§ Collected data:
--------
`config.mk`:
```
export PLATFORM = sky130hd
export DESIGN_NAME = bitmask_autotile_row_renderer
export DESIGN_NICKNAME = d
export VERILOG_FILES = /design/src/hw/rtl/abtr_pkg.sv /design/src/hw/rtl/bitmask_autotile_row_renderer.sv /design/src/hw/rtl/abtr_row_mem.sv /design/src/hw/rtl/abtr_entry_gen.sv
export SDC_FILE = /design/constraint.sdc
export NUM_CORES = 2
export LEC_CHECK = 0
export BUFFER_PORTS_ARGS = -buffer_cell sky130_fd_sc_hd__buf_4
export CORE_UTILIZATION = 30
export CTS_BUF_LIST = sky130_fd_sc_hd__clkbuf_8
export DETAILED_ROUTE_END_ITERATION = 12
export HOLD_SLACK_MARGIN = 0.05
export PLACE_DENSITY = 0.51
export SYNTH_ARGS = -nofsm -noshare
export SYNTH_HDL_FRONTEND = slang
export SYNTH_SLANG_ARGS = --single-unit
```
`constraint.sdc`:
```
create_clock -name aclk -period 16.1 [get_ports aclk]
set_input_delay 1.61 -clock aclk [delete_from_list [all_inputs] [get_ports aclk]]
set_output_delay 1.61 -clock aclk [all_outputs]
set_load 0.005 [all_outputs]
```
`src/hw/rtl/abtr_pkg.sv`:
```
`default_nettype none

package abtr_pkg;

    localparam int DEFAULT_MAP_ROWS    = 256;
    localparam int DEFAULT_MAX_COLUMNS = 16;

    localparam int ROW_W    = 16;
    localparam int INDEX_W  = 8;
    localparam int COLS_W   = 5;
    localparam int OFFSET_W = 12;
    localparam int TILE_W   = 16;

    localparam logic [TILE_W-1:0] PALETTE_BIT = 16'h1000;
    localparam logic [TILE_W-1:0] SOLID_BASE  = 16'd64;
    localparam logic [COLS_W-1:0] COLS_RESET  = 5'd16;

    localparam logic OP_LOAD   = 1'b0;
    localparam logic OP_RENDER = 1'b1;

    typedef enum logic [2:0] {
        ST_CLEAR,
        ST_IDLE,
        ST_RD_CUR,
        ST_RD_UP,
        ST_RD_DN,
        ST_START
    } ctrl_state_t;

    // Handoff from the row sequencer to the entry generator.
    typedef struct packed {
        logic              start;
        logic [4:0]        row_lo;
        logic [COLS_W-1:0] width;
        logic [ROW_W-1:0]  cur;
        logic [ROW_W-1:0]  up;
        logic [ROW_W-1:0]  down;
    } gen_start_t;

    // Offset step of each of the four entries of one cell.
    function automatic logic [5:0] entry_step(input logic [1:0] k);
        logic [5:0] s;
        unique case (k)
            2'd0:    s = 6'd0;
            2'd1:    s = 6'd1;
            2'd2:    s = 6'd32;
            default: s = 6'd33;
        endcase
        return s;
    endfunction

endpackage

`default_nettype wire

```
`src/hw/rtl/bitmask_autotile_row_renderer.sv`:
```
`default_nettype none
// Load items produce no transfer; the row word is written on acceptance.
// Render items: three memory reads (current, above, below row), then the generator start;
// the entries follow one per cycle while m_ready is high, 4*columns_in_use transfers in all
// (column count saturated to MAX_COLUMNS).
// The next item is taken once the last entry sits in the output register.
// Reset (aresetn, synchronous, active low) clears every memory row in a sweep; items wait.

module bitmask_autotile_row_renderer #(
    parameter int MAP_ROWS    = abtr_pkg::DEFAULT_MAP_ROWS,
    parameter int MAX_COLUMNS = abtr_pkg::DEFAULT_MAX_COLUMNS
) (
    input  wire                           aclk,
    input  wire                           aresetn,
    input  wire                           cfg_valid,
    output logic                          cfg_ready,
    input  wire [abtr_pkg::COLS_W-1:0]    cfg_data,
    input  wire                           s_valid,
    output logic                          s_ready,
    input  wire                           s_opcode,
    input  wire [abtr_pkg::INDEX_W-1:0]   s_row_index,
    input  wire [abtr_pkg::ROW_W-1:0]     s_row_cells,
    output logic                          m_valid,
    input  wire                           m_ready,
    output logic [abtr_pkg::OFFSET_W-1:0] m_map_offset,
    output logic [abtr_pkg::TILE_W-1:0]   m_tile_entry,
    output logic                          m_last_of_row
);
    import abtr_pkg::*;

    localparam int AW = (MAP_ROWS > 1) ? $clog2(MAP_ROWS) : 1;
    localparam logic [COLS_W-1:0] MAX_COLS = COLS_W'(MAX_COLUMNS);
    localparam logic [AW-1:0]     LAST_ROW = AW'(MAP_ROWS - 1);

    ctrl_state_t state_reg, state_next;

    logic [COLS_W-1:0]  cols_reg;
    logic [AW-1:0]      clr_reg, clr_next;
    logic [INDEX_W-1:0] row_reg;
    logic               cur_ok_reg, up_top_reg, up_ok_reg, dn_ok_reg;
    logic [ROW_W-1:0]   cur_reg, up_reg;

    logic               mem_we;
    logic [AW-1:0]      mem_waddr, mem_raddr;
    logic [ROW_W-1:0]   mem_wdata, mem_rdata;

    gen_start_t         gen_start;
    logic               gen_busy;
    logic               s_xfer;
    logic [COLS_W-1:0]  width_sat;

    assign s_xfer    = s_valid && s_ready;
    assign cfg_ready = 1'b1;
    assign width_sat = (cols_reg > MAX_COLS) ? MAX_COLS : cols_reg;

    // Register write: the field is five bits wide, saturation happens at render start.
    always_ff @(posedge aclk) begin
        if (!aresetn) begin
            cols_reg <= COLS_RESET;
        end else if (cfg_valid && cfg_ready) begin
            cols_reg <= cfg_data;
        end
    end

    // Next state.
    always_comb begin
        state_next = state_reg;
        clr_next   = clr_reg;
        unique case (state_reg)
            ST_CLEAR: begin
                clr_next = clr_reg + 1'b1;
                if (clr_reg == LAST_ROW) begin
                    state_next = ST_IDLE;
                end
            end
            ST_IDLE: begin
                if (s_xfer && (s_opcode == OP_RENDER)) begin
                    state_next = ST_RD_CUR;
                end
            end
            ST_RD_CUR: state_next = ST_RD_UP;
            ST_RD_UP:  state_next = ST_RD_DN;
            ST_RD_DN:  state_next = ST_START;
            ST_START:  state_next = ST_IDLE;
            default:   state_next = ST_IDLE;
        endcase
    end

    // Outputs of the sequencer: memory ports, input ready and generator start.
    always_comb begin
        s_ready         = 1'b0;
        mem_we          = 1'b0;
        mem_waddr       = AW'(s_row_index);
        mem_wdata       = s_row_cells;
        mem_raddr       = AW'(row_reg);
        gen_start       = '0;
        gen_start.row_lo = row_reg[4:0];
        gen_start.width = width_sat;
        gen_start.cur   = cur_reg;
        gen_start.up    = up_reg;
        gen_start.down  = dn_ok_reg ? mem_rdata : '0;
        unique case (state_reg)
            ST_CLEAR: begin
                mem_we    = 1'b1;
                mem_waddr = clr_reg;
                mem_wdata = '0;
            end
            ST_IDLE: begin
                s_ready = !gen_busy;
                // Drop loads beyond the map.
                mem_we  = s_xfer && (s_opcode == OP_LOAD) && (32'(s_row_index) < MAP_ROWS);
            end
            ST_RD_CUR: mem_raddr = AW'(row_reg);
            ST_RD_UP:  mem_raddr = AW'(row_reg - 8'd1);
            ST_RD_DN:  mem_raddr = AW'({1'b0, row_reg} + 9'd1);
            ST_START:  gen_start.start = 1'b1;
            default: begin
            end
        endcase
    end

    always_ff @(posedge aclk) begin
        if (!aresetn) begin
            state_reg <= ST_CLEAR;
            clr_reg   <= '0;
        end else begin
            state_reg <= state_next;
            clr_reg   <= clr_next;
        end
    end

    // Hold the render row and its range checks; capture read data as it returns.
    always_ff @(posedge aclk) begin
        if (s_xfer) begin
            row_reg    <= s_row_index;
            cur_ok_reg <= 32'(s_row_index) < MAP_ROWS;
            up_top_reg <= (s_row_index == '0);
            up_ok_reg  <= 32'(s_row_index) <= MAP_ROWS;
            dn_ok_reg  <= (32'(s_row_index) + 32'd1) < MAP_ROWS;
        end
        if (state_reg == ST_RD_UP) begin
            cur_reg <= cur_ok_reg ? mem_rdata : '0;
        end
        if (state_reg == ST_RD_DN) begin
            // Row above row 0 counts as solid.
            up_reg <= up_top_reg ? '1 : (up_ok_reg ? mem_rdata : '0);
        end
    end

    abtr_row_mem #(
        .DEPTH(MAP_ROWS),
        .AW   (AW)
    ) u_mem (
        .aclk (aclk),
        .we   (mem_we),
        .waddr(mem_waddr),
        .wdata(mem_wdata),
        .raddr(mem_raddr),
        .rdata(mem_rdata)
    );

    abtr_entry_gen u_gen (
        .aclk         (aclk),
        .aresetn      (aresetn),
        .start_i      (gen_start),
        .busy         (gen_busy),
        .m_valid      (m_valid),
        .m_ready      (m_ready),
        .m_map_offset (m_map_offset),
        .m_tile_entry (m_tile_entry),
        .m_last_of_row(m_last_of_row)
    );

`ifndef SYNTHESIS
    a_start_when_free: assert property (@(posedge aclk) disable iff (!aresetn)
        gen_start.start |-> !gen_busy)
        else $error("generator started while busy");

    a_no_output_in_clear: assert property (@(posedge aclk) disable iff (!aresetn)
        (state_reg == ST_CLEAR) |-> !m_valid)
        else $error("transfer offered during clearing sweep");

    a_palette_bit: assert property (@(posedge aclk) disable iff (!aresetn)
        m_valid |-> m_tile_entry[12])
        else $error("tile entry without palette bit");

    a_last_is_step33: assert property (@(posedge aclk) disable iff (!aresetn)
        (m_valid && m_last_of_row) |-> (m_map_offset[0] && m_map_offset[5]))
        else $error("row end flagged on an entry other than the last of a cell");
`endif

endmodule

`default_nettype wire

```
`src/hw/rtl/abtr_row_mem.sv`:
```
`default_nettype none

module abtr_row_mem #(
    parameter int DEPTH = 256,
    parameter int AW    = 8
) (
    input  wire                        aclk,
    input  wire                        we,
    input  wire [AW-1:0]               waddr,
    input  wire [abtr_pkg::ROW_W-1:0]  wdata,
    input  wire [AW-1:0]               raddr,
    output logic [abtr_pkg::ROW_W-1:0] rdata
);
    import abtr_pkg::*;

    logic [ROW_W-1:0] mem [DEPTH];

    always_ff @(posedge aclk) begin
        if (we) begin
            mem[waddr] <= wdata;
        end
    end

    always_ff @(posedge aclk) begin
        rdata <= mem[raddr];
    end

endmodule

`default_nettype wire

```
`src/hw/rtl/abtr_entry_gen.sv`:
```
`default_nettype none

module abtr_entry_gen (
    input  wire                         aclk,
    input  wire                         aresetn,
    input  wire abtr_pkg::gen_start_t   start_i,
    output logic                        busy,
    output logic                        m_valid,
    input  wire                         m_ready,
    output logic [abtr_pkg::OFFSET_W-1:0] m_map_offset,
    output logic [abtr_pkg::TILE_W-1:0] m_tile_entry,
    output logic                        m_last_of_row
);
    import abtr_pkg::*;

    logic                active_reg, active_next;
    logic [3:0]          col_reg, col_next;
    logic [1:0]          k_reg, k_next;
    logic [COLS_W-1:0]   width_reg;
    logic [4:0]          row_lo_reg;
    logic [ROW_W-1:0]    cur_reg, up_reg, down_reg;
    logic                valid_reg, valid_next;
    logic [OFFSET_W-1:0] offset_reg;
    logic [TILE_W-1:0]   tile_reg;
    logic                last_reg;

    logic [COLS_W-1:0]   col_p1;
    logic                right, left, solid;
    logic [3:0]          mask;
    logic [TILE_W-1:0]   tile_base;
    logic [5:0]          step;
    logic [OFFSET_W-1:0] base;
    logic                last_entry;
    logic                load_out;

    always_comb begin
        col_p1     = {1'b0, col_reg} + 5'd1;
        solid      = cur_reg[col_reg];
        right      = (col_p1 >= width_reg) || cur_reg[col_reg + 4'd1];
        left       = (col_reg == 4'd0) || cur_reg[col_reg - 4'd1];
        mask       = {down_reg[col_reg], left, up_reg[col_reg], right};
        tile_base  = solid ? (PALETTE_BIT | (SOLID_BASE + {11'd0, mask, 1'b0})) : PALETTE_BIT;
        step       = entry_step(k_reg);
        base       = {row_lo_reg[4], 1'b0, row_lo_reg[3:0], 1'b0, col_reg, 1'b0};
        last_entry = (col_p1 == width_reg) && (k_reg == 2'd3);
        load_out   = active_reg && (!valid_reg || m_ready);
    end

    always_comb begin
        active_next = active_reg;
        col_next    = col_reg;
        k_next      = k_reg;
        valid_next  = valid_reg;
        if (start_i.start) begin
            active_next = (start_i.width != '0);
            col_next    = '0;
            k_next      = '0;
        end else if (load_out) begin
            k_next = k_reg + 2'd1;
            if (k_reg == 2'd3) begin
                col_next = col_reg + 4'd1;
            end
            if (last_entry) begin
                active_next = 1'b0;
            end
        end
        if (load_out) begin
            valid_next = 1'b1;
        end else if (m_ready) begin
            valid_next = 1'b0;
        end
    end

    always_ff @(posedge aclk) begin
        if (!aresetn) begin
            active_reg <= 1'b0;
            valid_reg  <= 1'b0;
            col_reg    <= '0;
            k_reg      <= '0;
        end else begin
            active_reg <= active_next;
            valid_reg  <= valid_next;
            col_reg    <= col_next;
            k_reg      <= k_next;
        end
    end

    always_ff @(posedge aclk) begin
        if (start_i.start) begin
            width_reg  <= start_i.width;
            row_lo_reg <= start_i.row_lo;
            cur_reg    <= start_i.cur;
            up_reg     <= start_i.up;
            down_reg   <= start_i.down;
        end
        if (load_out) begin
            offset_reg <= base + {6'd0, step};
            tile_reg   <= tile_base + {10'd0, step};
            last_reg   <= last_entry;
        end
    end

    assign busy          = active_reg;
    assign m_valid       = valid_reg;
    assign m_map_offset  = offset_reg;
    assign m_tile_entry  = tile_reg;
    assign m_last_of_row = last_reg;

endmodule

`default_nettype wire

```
--------
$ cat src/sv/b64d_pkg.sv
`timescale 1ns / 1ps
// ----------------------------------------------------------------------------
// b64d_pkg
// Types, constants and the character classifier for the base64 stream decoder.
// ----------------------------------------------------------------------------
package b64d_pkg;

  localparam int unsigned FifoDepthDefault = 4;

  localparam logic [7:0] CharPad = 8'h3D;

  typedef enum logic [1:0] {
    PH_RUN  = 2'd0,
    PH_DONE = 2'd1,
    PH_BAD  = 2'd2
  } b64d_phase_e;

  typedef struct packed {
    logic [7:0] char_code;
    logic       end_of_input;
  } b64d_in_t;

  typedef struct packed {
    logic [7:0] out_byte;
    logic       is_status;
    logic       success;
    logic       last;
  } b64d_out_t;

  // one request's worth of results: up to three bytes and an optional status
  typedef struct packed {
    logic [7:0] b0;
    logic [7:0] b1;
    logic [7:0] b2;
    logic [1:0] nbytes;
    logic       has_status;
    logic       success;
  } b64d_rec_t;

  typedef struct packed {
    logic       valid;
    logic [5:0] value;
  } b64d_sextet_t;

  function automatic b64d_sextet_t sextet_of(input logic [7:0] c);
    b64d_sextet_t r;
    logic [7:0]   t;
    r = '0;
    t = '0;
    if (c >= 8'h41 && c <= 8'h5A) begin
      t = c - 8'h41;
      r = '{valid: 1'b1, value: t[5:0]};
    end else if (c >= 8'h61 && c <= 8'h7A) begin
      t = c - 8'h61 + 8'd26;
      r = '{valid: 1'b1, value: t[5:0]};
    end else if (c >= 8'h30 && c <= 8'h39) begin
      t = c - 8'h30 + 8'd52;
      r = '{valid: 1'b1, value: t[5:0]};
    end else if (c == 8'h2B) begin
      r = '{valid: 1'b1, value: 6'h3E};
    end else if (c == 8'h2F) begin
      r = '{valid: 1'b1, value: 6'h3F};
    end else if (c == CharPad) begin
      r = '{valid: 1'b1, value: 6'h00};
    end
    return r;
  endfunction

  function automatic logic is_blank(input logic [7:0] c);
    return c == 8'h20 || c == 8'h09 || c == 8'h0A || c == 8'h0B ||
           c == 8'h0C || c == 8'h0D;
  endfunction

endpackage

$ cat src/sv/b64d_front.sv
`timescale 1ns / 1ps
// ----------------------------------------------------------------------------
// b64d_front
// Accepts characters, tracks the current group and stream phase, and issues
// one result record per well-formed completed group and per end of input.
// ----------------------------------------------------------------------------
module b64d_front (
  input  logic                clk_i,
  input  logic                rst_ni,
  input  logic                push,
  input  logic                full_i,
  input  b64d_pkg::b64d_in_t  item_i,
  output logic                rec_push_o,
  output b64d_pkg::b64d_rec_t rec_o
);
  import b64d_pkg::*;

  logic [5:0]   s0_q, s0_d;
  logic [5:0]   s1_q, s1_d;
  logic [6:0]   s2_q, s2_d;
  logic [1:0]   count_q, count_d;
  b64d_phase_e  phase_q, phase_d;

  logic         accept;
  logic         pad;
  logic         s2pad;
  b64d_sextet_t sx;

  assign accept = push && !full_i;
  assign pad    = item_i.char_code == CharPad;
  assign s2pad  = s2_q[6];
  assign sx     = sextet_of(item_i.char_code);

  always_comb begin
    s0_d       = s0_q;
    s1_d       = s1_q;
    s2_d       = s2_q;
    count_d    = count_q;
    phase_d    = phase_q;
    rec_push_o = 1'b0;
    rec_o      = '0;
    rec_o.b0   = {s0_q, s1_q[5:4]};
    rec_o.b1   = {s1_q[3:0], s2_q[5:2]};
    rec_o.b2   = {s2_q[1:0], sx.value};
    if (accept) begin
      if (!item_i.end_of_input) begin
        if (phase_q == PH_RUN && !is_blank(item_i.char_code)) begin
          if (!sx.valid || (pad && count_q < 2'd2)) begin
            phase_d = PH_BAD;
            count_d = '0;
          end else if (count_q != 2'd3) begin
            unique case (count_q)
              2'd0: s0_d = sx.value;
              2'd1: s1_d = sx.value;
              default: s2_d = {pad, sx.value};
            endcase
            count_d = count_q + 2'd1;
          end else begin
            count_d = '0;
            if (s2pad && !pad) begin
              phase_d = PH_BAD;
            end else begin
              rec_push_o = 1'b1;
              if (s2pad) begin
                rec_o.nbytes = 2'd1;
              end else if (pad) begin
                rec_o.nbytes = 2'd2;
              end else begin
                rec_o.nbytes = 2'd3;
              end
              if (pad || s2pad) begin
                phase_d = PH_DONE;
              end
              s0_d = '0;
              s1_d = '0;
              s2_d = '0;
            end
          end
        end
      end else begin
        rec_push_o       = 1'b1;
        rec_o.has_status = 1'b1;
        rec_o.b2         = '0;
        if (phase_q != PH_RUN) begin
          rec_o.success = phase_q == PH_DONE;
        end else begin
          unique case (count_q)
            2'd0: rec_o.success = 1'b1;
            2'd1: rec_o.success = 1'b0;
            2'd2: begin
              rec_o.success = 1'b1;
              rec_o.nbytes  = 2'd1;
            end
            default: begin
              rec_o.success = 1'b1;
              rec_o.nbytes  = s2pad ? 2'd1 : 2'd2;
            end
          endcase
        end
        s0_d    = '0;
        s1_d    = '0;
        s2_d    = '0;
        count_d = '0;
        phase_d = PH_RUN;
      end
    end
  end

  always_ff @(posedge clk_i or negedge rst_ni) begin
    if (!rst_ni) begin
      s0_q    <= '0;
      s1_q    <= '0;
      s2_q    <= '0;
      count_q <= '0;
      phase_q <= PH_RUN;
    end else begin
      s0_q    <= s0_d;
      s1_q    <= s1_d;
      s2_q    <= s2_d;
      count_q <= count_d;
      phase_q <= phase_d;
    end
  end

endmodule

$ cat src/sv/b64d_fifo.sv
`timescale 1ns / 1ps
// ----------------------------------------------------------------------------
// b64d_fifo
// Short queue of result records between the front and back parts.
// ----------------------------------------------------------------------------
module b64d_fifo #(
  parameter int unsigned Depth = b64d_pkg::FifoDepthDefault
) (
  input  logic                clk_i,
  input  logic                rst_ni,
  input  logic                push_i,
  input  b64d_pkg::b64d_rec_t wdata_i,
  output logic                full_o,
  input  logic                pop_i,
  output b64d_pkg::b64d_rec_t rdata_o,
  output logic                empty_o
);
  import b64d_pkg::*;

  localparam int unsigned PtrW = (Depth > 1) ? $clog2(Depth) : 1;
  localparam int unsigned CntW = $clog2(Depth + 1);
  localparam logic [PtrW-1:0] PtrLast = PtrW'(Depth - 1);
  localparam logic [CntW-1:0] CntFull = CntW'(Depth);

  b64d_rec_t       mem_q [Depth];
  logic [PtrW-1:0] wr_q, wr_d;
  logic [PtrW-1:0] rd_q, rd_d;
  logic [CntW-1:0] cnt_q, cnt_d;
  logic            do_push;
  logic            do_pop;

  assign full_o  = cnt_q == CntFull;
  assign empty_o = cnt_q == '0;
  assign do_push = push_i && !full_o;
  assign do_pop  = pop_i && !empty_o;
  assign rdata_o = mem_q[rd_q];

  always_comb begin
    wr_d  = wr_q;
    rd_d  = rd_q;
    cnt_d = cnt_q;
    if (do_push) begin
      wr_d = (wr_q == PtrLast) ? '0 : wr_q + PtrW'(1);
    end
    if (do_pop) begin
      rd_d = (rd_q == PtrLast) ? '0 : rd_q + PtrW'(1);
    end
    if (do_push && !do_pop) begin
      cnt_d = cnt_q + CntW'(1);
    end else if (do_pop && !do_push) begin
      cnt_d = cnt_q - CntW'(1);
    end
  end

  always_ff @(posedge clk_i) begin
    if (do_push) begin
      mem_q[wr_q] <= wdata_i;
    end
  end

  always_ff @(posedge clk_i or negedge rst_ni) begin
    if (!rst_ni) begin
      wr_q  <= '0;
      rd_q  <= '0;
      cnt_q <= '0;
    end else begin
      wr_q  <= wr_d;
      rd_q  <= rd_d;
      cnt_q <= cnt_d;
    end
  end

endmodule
--------
§ WHAT NEEDS TO BE DONE: If a line of the data above contains "CntW", copy it out.

§ SOLUTION FOR THIS EXERCISE:
  localparam int unsigned CntW = $clog2(Depth + 1);
  localparam logic [CntW-1:0] CntFull = CntW'(Depth);
  logic [CntW-1:0] cnt_q, cnt_d;
      cnt_d = cnt_q + CntW'(1);
      cnt_d = cnt_q - CntW'(1);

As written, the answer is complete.